Dependency Inversion Principle (DIP)
In this tutorial, we are going to discuss Dependency Inversion Principle (DIP) in SOLID Principles. Before discussing this topic, keep in mind that Dependency Inversion and Dependency Injection are both different concepts. Most people get confused about it and consider both are the same. Now two key points are here to keep in mind about this principle
- High-level modules/classes should not depend on low-level modules/classes. Both should depend upon abstractions.
- Abstractions should not depend upon details. Details should depend upon abstractions.
The above lines state that if a high module or class depends more on low-level modules or classes, your code would have tight coupling, and if you try to change one class, it can break another class, which is risky at the production level.
So always try to make classes loosely coupled as much as possible, and you can achieve this through abstraction. The main motive of this principle is decoupling the dependencies so if class A changes the class B doesn’t need to care or know about the changes.
This definition of dependency inversion principle may not make any sense now, and terms like high-level modules, low-level modules, abstraction, and details are confusing.

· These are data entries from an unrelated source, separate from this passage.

<file path="src/rtl/pmio_pkg.sv">
package pmio_pkg;
  localparam int IO_ADDR_W   = 16;
  localparam int CFG_DW_W    = 6;
  localparam logic [CFG_DW_W-1:0] DW_PM_EN   = 6'h10; // byte 0x40
  localparam logic [CFG_DW_W-1:0] DW_PM_BASE = 6'h12; // byte 0x48
  localparam logic [CFG_DW_W-1:0] DW_SMB_BS  = 6'h24; // byte 0x90
  localparam logic [CFG_DW_W-1:0] DW_SMB_EN  = 6'h34; // byte 0xD0

  typedef enum logic [1:0] {
    IO_BYTE  = 2'b00,
    IO_WORD  = 2'b01,
    IO_DWORD = 2'b10
  } io_size_e;

  function automatic logic [31:0] merge_lanes(input logic [31:0] cur,
                                              input logic [31:0] wd,
                                              input logic [3:0]  be);
    logic [31:0] r;
    for (int i = 0; i < 4; i++)
      r[8*i +: 8] = be[i] ? wd[8*i +: 8] : cur[8*i +: 8];
    return r;
  endfunction
endpackage

</file>
<file path="src/rtl/pmio_cfg_regs.sv">
module pmio_cfg_regs
  import pmio_pkg::*;
#(
  parameter int ADDR_W   = IO_ADDR_W,
  parameter int PM_LOG2  = 7,
  parameter int SMB_LOG2 = 4
) (
  input  logic                     clk,
  input  logic                     rst,
  input  logic                     wr,
  input  logic [CFG_DW_W-1:0]      dw,
  input  logic [3:0]               be,
  input  logic [31:0]              wdata,
  output logic [ADDR_W-1:PM_LOG2]  pm_base,
  output logic [ADDR_W-1:SMB_LOG2] smb_base,
  output logic                     pm_en,
  output logic [3:0]               smb_ctl
);
  logic [31:0] pm_cur, smb_cur, pm_mrg, smb_mrg;

  // Current register images, bit 0 high as stored form
  assign pm_cur  = 32'({pm_base, {PM_LOG2{1'b0}}}) | 32'd1;
  assign smb_cur = 32'({smb_base, {SMB_LOG2{1'b0}}}) | 32'd1;
  assign pm_mrg  = merge_lanes(pm_cur, wdata, be);
  assign smb_mrg = merge_lanes(smb_cur, wdata, be);

  always_ff @(posedge clk) begin
    if (rst) begin
      pm_base  <= '0;
      smb_base <= '0;
      pm_en    <= 1'b0;
      smb_ctl  <= 4'h0;
    end else if (wr) begin
      if (dw == DW_PM_BASE) pm_base  <= pm_mrg[ADDR_W-1:PM_LOG2];
      if (dw == DW_SMB_BS)  smb_base <= smb_mrg[ADDR_W-1:SMB_LOG2];
      if (dw == DW_PM_EN && be[1])  pm_en   <= wdata[15];
      if (dw == DW_SMB_EN && be[2]) smb_ctl <= wdata[19:16];
    end
  end
endmodule

</file>
<file path="src/rtl/pmio_win_decode.sv">
module pmio_win_decode #(
  parameter int ADDR_W    = 16,
  parameter int WIN_LOG2  = 7,
  parameter bit BYTE_ONLY = 1'b0
) (
  input  logic                     clk,
  input  logic                     rst,
  input  logic                     valid,
  input  logic [ADDR_W-1:0]        addr,
  input  logic [1:0]               size,
  input  logic [ADDR_W-1:WIN_LOG2] base,
  input  logic                     en,
  output logic                     hit,
  output logic [WIN_LOG2-1:0]      off
);
  logic size_ok, match;

  generate
    if (BYTE_ONLY) begin : g_byte
      assign size_ok = (size == 2'b00);
    end else begin : g_any
      assign size_ok = 1'b1;
    end
  endgenerate

  assign match = valid && en && size_ok && (addr[ADDR_W-1:WIN_LOG2] == base);

  always_ff @(posedge clk) begin
    if (rst) begin
      hit <= 1'b0;
      off <= '0;
    end else begin
      hit <= match;
      off <= match ? addr[WIN_LOG2-1:0] : '0;
    end
  end
endmodule

</file>
<file path="src/rtl/pmio_cfg_read.sv">
module pmio_cfg_read
  import pmio_pkg::*;
#(
  parameter int ADDR_W   = IO_ADDR_W,
  parameter int PM_LOG2  = 7,
  parameter int SMB_LOG2 = 4
) (
  input  logic                     clk,
  input  logic                     rst,
  input  logic                     rd,
  input  logic [CFG_DW_W-1:0]      dw,
  input  logic [ADDR_W-1:PM_LOG2]  pm_base,
  input  logic [ADDR_W-1:SMB_LOG2] smb_base,
  input  logic                     pm_en,
  input  logic [3:0]               smb_ctl,
  output logic [31:0]              rdata
);
  logic [31:0] sel;

  always_comb begin
    unique case (dw)
      DW_PM_EN:   sel = {16'h0, pm_en, 15'h0};
      DW_PM_BASE: sel = 32'({pm_base, {PM_LOG2{1'b0}}}) | 32'd1;
      DW_SMB_BS:  sel = 32'({smb_base, {SMB_LOG2{1'b0}}}) | 32'd1;
      DW_SMB_EN:  sel = {12'h0, smb_ctl, 16'h0};
      default:    sel = 32'h0;
    endcase
  end

  always_ff @(posedge clk) begin
    if (rst)     rdata <= 32'h0;
    else if (rd) rdata <= sel;
  end
endmodule

</file>
<file path="src/rtl/pmio_base_decoder.sv">
module pmio_base_decoder
  import pmio_pkg::*;
#(
  parameter int ADDR_W   = IO_ADDR_W,
  parameter int PM_LOG2  = 7,
  parameter int SMB_LOG2 = 4
) (
  input  logic                clk,
  input  logic                rst,
  input  logic                cfg_wr,
  input  logic                cfg_rd,
  input  logic [7:0]          cfg_addr,
  input  logic [3:0]          cfg_be,
  input  logic [31:0]         cfg_wdata,
  output logic [31:0]         cfg_rdata,
  input  logic                io_valid,
  input  logic [ADDR_W-1:0]   io_addr,
  input  logic [1:0]          io_size,
  output logic                pm_hit,
  output logic [PM_LOG2-1:0]  pm_off,
  output logic                smb_hit,
  output logic [SMB_LOG2-1:0] smb_off
);
  logic [CFG_DW_W-1:0]      dw;
  logic [ADDR_W-1:PM_LOG2]  pm_base;
  logic [ADDR_W-1:SMB_LOG2] smb_base;
  logic                     pm_en;
  logic [3:0]               smb_ctl;

  assign dw = cfg_addr[7:2];

  pmio_cfg_regs #(.ADDR_W(ADDR_W), .PM_LOG2(PM_LOG2), .SMB_LOG2(SMB_LOG2)) u_regs (
    .clk(clk), .rst(rst), .wr(cfg_wr), .dw(dw), .be(cfg_be), .wdata(cfg_wdata),
    .pm_base(pm_base), .smb_base(smb_base), .pm_en(pm_en), .smb_ctl(smb_ctl)
  );

  pmio_cfg_read #(.ADDR_W(ADDR_W), .PM_LOG2(PM_LOG2), .SMB_LOG2(SMB_LOG2)) u_read (
    .clk(clk), .rst(rst), .rd(cfg_rd), .dw(dw), .pm_base(pm_base),
    .smb_base(smb_base), .pm_en(pm_en), .smb_ctl(smb_ctl), .rdata(cfg_rdata)
  );

  pmio_win_decode #(.ADDR_W(ADDR_W), .WIN_LOG2(PM_LOG2), .BYTE_ONLY(1'b1)) u_pm_win (
    .clk(clk), .rst(rst), .valid(io_valid), .addr(io_addr), .size(io_size),
    .base(pm_base), .en(pm_en), .hit(pm_hit), .off(pm_off)
  );

  pmio_win_decode #(.ADDR_W(ADDR_W), .WIN_LOG2(SMB_LOG2), .BYTE_ONLY(1'b0)) u_smb_win (
    .clk(clk), .rst(rst), .valid(io_valid), .addr(io_addr), .size(io_size),
    .base(smb_base), .en(smb_ctl[0]), .hit(smb_hit), .off(smb_off)
  );
endmodule

</file>
<file path="config.mk">
export PLATFORM = sky130hd
export DESIGN_NAME = pmio_base_decoder
export DESIGN_NICKNAME = d
export VERILOG_FILES = /design/src/rtl/pmio_pkg.sv /design/src/rtl/pmio_cfg_regs.sv /design/src/rtl/pmio_win_decode.sv /design/src/rtl/pmio_cfg_read.sv /design/src/rtl/pmio_base_decoder.sv
export SDC_FILE = /design/constraint.sdc
export NUM_CORES = 1
export LEC_CHECK = 0
export BUFFER_PORTS_ARGS = -buffer_cell sky130_fd_sc_hd__buf_4
export CAP_MARGIN = 5
export CORE_UTILIZATION = 35
export DETAILED_ROUTE_END_ITERATION = 8
export PLACE_DENSITY = 0.68
export SLEW_MARGIN = 15
export SYNTH_ARGS = -nofsm -noshare
export SYNTH_HDL_FRONTEND = slang
export SYNTH_SLANG_ARGS = --single-unit
</file>
<file path="constraint.sdc">
create_clock -name clk -period 1.78 [get_ports clk]
set_input_delay 0.089 -clock clk [delete_from_list [all_inputs] [get_ports clk]]
set_output_delay 0.089 -clock clk [all_outputs]
set_load 0.02 [all_outputs]
</file>
After elaboration in Yosys (flattened, before gate mapping)
Index checks and enable logic that the tools add are counted.
{ "totals": {"input_bits": 67, "elab_cells": 36, "register_bits": 71, "latch_bits": 0, "memories": 0, "ramBits": 0, "rom_bits": 0} }
{ "op_classes": {"multipliers": 0, "n_shift": 0, "div": 0, "n_addsub": 0, "n_lt_le_gt_ge": 0, "mux": 1, "bitwise": 2, "n_reduce_logical": 16, "n_eq_ne": 6} }
{ "op_table": {"columns": ["cell", "n"], "rows": [
  ["$pmux 20 s4", 1],
  ["$eq 12x12->1", 1],
  ["$eq 6x5->1 const B", 2],
  ["$eq 6x6->1 const B", 2],
  ["$reduce_and 3->1", 4],
  ["$eq 9x9->1", 1],
  ["$logic_and 1x1->1", 7],
  ["$reduce_and 2->1", 2],
  ["$reduce_or 2->1", 2],
  ["$logic_not 2->1", 1],
  ["$not 1->1", 2]
]} }

Logic depth before layout (Yosys ltp)
Gate-level depths: netlist of the first run.
{ "logic_depth": {"depth_word": 5, "depth_mapped": 6} }

Modules after synthesis
From an unflattened synthesis of the first run, not the netlist that was laid out.
{ "hier_totals": {"hier_cells": 275, "area_unflattened_um2": 2685.1} }
{ "by_module_without_submodules": {"columns": ["mod", "seq_area_each_um2", "instances", "cells_per_inst", "area_per_inst_um2"], "rows": [
  ["pmio_cfg_regs", 520.5, 1, 116, 1206.2],
  ["pmio_cfg_read", 340.3, 1, 90, 823.3],
  ["pmio_win_decode (u_pm_win)", 160.2, 1, 38, 355.3],
  ["pmio_win_decode (u_smb_win)", 100.1, 1, 31, 300.3]
]} }

Worst setup path before layout of the first run
No wires, ideal clock.
{ "synth_path": {"kind": "input to register", "start": "in cfg_addr[7]", "end": "reg u_regs.pm_base[11] in the netlist's numbering", "required_ns": 1.652, "slack_ns": 0.271, "path_stages": 5, "t_arrival_ns": 1.381, "setup_ns": 0.128, "path_cell_list": "or3b_1 > buf_2 > nor4_4 > mux2i_1 > nor2_1"} }
{ "synth_between": {"elab_chain_len": 2} }
{ "synth_lines": {"columns": ["item", "line", "text"], "rows": [
  ["from (decl)", "pmio_base_decoder.sv:12", "input logic [7:0] cfg_addr,"],
  ["$eq 6x5->1", "pmio_cfg_regs.sv:34", "if (dw == DW_PM_BASE) pm_base <= pm_mrg[ADDR_W-1:PM_LOG2];"],
  ["$reduce_and 3->1 (no line)", null, null],
  ["to (signal assigned)", "pmio_cfg_regs.sv:34", null],
  ["to (decl)", "pmio_cfg_regs.sv:14", "output logic [ADDR_W-1:PM_LOG2] pm_base,"]
]} }
No other way between the ends.
A chain may end at the register's enable or synchronous reset.

Worst setup path after layout of the first run
{ "layout_path": {"start": "in io_addr[4]", "end": "reg u_smb_win.off[1]"} }
{ "layout_between": {"elab_chain_len": 4} }
{ "layout_lines": {"columns": ["item", "line", "text"], "rows": [
  ["from (decl)", "pmio_base_decoder.sv:17", "input logic [ADDR_W-1:0] io_addr,"],
  ["$eq 12x12->1", "pmio_win_decode.sv:26", "assign match = valid && en && size_ok && (addr[ADDR_W-1:WIN_LOG2] == base);"],
  ["$logic_and 1x1->1", "pmio_win_decode.sv:26", null],
  ["$not 1->1 (no line)", null, null],
  ["$reduce_or 2->1 (no line)", null, null],
  ["to (signal assigned)", "pmio_win_decode.sv:34", "off <= match ? addr[WIN_LOG2-1:0] : '0;"],
  ["to (decl)", "pmio_win_decode.sv:14", "output logic [WIN_LOG2-1:0] off"]
]} }
No other way between the ends.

As per the dependency inversion principle, a high-level class/module is something that is dependent on other low-level classes/modules, and a low-level class/module is something that is not dependent on other classes. Details are nothing but the class which is having code for getting actual data (Business logic).
Let’s stop theory and see an example. For example, let’s assume you have two options to make payments Debit card and Credit card.
package com.ashok.solid.principles.dip;
/**
*
* @author ashok.mariyala
*
*/
public class DebitCard {
public void doTransaction(int amount) {
System.out.println("Transaction done with DebitCard");
}
}
package com.ashok.solid.principles.dip;
/**
*
* @author ashok.mariyala
*
*/
public class CreditCard {
public void doTransaction(int amount) {
System.out.println("Transaction done with CreditCard");
}
}
With these two cards, you went to a shopping mall, purchased some orders, and decided to pay using CreditCard.
package com.ashok.solid.principles.dip;
/**
*
* @author ashok.mariyala
*
*/
public class ShoppingMall {
private DebitCard debitCard;
public ShoppingMall(DebitCard debitCard) {
this.debitCard = debitCard;
}
public void doPayment(Object order, int amount) {
debitCard.doTransaction(amount);
}
public static void main(String[] args) {
DebitCard debitCard = new DebitCard();
ShoppingMall shoppingMall = new ShoppingMall(debitCard);
shoppingMall.doPayment("Some order", 5000);
}
}
If you observe this is the wrong design of coding, now ShoppingMall class tightly coupled with DebitCard.
Now there is some error in your debit card, and the user wants to go with a Credit card, then this won’t be possible because ShoppingMall is tightly coupled with Debit Card.
We can do that, remove the Debit card from the constructor and inject CreditCard. This is not a good approach to writing code because to follow Dependency inversion principle (DIP). We need to design our application in such a way so that my shopping mall payment system should accept any type of Card (it shouldn’t care whether it is debit or credit card).
To simplify this designing principle further, I am creating an interface called Bankcards like below.
package com.ashok.solid.principles.dip;
/**
*
* @author ashok.mariyala
*
*/
public interface BankCard {
public void doTransaction(int amount);
}
package com.ashok.solid.principles.dip;
/**
*
* @author ashok.mariyala
*
*/
public class DebitCard implements BankCard {
@Override
public void doTransaction(int amount) {
System.out.println("Transaction done with DebitCard");
}
}
package com.ashok.solid.principles.dip;
/**
*
* @author ashok.mariyala
*
*/
public class CreditCard implements BankCard {
@Override
public void doTransaction(int amount) {
System.out.println("Transaction done with CreditCard");
}
}
package com.ashok.solid.principles.dip;
/**
*
* @author ashok.mariyala
*
*/
public class ShoppingMall {
private BankCard bankCard;
public ShoppingMall(BankCard bankCard) {
this.bankCard = bankCard;
}
public void doPayment(Object order, int amount) {
bankCard.doTransaction(amount);
}
public static void main(String[] args) {
BankCard bankCard = new CreditCard();
ShoppingMall shoppingMall = new ShoppingMall(bankCard);
shoppingMall.doPayment("Some order", 5000);
}
}
This code establishes that both the high-level and low-level modules depend on abstraction. If you observe a ShoppingMall, it is loosely coupled with BankCard, any type of card processes the payment without any impact, proving the Dependency Inversion Principle (DIP).